>>>>

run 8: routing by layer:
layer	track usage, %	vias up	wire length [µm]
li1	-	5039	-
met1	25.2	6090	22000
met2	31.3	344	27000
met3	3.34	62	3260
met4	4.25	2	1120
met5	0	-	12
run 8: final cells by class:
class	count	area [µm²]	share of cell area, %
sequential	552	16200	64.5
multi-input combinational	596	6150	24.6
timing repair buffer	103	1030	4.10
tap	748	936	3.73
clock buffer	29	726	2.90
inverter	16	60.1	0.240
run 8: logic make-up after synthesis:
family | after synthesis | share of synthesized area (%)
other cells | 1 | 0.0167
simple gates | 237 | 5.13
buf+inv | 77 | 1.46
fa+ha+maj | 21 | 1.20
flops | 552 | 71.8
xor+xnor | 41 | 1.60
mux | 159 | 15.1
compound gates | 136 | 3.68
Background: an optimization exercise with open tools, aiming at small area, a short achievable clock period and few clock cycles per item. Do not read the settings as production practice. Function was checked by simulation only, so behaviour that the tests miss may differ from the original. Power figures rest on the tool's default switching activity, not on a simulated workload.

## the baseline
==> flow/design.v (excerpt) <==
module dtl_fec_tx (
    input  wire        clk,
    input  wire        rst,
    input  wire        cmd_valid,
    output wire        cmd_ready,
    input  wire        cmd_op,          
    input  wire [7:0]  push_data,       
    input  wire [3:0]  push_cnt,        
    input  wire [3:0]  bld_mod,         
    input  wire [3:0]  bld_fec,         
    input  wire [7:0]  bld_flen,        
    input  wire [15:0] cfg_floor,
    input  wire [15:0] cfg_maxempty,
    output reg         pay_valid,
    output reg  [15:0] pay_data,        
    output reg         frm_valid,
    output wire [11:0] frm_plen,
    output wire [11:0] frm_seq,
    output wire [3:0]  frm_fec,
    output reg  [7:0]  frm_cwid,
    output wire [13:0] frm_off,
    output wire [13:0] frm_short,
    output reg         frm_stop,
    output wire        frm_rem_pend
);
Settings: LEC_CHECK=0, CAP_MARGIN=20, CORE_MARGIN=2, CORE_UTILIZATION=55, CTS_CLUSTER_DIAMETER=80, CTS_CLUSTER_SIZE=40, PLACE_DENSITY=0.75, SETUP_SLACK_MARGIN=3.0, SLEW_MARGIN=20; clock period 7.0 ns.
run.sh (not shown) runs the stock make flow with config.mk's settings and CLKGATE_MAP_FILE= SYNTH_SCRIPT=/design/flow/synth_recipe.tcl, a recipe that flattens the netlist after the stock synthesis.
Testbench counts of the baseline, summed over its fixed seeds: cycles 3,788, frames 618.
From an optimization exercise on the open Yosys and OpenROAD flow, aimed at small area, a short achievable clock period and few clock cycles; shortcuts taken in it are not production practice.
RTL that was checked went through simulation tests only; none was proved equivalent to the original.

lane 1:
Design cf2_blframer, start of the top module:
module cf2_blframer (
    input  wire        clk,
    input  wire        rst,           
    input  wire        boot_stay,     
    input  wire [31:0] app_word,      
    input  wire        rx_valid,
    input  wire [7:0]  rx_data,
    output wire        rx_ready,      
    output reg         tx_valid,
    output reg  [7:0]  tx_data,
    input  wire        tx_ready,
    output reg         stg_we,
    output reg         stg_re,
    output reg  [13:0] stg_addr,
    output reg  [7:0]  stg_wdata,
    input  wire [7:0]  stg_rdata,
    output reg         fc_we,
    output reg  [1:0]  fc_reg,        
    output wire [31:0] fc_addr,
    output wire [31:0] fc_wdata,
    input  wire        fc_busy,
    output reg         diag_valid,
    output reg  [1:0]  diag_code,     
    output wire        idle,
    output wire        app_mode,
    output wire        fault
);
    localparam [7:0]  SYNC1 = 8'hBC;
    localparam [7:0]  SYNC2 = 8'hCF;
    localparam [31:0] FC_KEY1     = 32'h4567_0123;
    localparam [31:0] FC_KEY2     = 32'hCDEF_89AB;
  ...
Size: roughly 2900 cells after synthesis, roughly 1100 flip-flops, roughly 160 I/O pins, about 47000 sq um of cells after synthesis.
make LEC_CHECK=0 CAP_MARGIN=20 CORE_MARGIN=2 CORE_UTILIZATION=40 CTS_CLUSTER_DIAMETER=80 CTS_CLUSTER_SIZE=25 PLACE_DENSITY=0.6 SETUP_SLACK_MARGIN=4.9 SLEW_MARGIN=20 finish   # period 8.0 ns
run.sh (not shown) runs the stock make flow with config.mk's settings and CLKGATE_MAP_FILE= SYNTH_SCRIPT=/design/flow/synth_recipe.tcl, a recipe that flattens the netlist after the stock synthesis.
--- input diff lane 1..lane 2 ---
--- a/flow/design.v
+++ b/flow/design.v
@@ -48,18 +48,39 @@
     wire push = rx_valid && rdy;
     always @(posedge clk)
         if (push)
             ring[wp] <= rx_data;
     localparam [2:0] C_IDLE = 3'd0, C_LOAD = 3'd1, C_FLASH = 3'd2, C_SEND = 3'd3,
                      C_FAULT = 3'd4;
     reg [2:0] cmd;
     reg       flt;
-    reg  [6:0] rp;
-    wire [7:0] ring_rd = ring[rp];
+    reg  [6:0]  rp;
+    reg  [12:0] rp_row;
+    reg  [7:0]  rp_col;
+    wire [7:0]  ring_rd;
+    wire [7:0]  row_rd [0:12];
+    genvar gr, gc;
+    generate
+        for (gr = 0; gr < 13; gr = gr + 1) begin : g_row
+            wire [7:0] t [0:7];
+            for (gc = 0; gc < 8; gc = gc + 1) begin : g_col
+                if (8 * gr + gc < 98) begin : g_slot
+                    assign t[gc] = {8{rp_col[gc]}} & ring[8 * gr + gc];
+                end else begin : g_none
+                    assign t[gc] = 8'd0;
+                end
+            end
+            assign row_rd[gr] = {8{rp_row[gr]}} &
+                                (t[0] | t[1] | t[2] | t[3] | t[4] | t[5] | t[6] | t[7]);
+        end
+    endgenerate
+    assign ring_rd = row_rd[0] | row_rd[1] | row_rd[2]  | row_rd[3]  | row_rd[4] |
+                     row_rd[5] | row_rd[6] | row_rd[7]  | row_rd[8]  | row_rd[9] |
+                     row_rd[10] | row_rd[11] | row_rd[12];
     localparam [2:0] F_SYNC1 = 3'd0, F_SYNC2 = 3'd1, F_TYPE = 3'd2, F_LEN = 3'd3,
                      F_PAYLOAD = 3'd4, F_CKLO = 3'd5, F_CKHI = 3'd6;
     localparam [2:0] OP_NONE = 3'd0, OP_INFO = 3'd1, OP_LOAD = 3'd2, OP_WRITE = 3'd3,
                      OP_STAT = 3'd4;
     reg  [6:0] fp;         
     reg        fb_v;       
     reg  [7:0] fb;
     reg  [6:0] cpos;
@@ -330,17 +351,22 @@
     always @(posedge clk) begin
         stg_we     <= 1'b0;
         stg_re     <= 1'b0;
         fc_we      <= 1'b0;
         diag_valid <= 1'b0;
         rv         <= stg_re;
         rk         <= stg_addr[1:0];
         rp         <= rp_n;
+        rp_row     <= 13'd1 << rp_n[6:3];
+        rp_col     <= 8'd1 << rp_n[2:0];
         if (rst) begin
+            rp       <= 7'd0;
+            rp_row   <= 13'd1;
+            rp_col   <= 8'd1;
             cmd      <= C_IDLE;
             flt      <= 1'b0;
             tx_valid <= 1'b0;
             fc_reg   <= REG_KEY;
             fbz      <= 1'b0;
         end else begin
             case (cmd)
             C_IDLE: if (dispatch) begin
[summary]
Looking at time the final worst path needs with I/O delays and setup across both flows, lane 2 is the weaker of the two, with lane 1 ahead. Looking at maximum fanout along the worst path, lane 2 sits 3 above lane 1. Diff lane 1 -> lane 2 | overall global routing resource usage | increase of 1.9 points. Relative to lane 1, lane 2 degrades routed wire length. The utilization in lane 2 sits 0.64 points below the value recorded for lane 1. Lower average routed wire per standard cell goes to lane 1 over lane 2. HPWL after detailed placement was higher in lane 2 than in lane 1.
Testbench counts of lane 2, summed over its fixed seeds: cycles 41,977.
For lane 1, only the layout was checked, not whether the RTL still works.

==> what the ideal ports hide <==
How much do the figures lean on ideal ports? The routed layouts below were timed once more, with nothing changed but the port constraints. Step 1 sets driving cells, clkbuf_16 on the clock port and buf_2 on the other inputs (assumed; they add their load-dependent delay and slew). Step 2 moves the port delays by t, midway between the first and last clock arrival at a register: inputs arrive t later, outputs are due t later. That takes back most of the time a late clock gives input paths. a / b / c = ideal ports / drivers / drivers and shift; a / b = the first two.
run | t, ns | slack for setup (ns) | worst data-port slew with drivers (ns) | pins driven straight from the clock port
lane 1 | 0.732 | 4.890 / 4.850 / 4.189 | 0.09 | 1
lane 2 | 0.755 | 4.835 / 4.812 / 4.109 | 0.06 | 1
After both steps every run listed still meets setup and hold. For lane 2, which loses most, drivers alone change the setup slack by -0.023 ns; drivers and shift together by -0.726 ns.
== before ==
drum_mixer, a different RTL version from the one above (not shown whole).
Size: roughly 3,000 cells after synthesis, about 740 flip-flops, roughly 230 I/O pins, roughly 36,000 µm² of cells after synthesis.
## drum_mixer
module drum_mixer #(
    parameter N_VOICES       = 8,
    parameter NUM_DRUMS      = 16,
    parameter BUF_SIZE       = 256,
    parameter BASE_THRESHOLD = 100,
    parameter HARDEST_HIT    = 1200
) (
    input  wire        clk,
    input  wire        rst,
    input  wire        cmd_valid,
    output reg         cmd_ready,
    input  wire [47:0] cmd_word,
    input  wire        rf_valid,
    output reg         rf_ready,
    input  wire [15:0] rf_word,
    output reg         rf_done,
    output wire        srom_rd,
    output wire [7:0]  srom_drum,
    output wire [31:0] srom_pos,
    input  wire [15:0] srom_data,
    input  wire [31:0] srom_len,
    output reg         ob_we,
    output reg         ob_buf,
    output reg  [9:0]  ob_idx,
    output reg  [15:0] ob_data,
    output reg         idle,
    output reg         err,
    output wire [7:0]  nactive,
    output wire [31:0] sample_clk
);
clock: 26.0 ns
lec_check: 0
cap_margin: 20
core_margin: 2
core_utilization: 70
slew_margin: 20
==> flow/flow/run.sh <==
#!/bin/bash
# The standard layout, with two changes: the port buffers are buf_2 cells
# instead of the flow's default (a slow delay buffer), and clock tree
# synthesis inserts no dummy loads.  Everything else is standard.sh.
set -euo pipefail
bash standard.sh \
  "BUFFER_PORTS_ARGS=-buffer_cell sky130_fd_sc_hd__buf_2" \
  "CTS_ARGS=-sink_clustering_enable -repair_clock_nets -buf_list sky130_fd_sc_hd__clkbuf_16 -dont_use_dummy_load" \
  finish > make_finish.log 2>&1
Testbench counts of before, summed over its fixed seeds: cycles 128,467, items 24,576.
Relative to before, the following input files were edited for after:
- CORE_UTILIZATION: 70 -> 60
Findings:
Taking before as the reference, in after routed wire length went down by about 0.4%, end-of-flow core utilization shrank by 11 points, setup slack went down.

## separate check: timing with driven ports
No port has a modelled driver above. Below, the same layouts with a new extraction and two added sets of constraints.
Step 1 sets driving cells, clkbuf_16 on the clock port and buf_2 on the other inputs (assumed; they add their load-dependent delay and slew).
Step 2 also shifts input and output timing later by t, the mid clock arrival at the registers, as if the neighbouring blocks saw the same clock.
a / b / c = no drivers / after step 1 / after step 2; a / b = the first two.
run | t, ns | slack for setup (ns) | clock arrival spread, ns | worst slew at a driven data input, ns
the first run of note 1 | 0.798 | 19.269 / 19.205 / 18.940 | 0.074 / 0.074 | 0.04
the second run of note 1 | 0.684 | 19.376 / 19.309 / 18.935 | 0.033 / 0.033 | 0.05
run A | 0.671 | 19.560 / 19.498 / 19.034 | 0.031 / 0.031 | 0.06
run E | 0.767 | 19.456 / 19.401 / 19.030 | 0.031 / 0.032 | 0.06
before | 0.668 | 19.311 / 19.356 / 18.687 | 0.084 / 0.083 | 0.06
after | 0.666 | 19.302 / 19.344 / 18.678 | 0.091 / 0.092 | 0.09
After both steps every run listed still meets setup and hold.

<<<<

What to do » Read through the entries and copy each line in which "layer" appears.

Solution to this task »
run 8: routing by layer:
layer	track usage, %	vias up	wire length [µm]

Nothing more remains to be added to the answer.